I am currently investigating the property of random sequences with a special marginal distribution function $F(x)$. Given any random sequence $X_1, X_2, \cdots, X_n$, supposing their joint distribution is unknown but each of them follows the same marginal distribution $F(x)$, I want to prove that an inequality $H(\frac{1}{n-1}\sum_{i=1}^{n-1} E(X_iX_{i+1}))>0$ holds when $n \rightarrow \infty$.
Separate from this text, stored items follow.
This design comes from an exercise in tuning for small area, a short achievable clock period and few clock cycles on the open sky130 flow, not from production work. Only simulation tests tie the RTL to the original design; equivalence was not proved. Power and IR drop assume default switching activity.

==> inputs of build 27 <==
==> flow/design.v <==
module lzw_encoder (
    input  wire       clk,
    input  wire       rst,         
    input  wire       in_valid,
    output wire       in_ready,
    input  wire [7:0] in_data,
    input  wire       in_last,
    output wire       out_valid,
    input  wire       out_ready,
    output wire [8:0] out_code,
    output wire       out_last,
    output wire       out_err
);
    reg [8:0] dict_prefix [0:255];
    reg [7:0] dict_byte   [0:255];
    reg       v0;
    reg [7:0] c0;
    reg       l0;
    reg       first;       
    reg       drop;        
    reg [8:0] n;           
    reg [8:0] w;           
    reg [1:0]  qcnt;
    reg [10:0] q0, q1, q2;    
    wire full = n[8];
    wire room = ~qcnt[1];                  
    wire proc = v0 & room;                 
    assign in_ready  = ~v0 | room;
    assign out_valid = (qcnt != 2'd0);
    assign out_code  = q0[8:0];
    assign out_last  = q0[9];
    assign out_err   = q0[10];
    reg [15:0]  hi_gt, hi_eq, lo_gt;
    reg [255:0] valid;
    reg [255:0] m;
    reg         hit;
    reg [7:0]   idx;
    integer j, b, k;
    always @* begin
        for (k = 0; k < 16; k = k + 1) begin
            hi_gt[k] = full | (n[7:4] > k);
            hi_eq[k] = (n[7:4] == k);
            lo_gt[k] = (n[3:0] > k);
        end
        for (j = 0; j < 256; j = j + 1)
            valid[j] = ~first & (hi_gt[j / 16] | (hi_eq[j / 16] & lo_gt[j % 16]));
        for (j = 0; j < 256; j = j + 1)
            m[j] = valid[j] && (dict_prefix[j] == w) && (dict_byte[j] == c0);
        hit = |m;
        for (b = 0; b < 8; b = b + 1) begin
            idx[b] = 1'b0;
            for (j = 0; j < 256; j = j + 1)
                if (j[b]) idx[b] = idx[b] | m[j];
        end
    end
    wire        miss   = ~first & ~hit;
    wire [8:0]  w_next = {hit, hit ? idx : c0};
    wire        va = ~drop & (l0 | miss);
    wire [10:0] da = {miss & full, miss ? full : l0, miss ? w : w_next};
    wire        vb = ~drop & miss & ~full & l0;
    wire [10:0] db = {1'b0, 1'b1, 1'b0, c0};
    wire        ea = proc & va;
    wire        eb = proc & vb;
    wire in_fire  = in_valid & in_ready;
    wire out_fire = out_valid & out_ready;
    always @(posedge clk) begin
        if (rst) begin
            v0    <= 1'b0;
            first <= 1'b1;
            drop  <= 1'b0;
            n     <= 9'd0;
            w     <= 9'd0;
        end else begin
            if (in_fire) begin
                v0 <= 1'b1;
                c0 <= in_data;
                l0 <= in_last;
            end else if (proc) begin
                v0 <= 1'b0;
            end
            if (proc) begin
                if (drop) begin
                    if (l0) begin
                        drop  <= 1'b0;
                        first <= 1'b1;
                        n     <= 9'd0;
                    end
                end else begin
                    w <= w_next;
                    if (l0) begin
                        first <= 1'b1;
                        n     <= 9'd0;
                    end else begin
                        first <= 1'b0;
                        if (miss) begin
                            if (full) drop <= 1'b1;
                            else      n <= n + 9'd1;
                        end
                    end
                end
            end
        end
    end
    always @(posedge clk) begin
        if (!full) begin
            dict_prefix[n[7:0]] <= w;
            dict_byte[n[7:0]]   <= c0;
        end
    end
    reg [1:0]  cnt1;
    reg [10:0] s0, s1, s2;
    always @* begin
        s0 = out_fire ? q1 : q0;
        s1 = out_fire ? q2 : q1;
        s2 = q2;
        cnt1 = qcnt - {1'b0, out_fire};
        case (cnt1)
            2'd0: begin s0 = da; s1 = db; end
            2'd1: begin s1 = da; s2 = db; end
            2'd2: s2 = da;
            default: ;
        endcase
    end
    always @(posedge clk) begin
        if (rst) qcnt <= 2'd0;
        else     qcnt <= cnt1 + {1'b0, ea} + {1'b0, eb};
        q0 <= s0;
        q1 <= s1;
        q2 <= s2;
    end
endmodule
Here is the strategy that I have tried. Supposing $ Y_1, Y_2, \cdots, Y_n $ are individually and identically distributed random variables with distribution function $F(x)$, they can be sorted in an increasing order to form order statistics $Y_{(1)} \leq Y_{(2)} \leq \cdots \leq Y_{(n)}$. Rearranging these order statistics to $Y_{\sigma(1)}, Y_{\sigma(2)}, \cdots, Y_{\sigma(n)}$ by a permutation $\sigma$, I can prove that $$ H(\frac{1}{n-1} \sum_{i=1}^{n-1} E(Y_{\sigma(i)} Y_{\sigma(i+1)})) > 0 $$ holds for any permutation $\sigma$ when $n \rightarrow \infty$.
Now can I use this result to prove that $H>0$ holds for any sequence of random variables with marginal $F(x)$ when $n \rightarrow \infty$ ? If so, could anyone offer some hint on how to do this? I guess copula theory can be used which I am not very familiar with.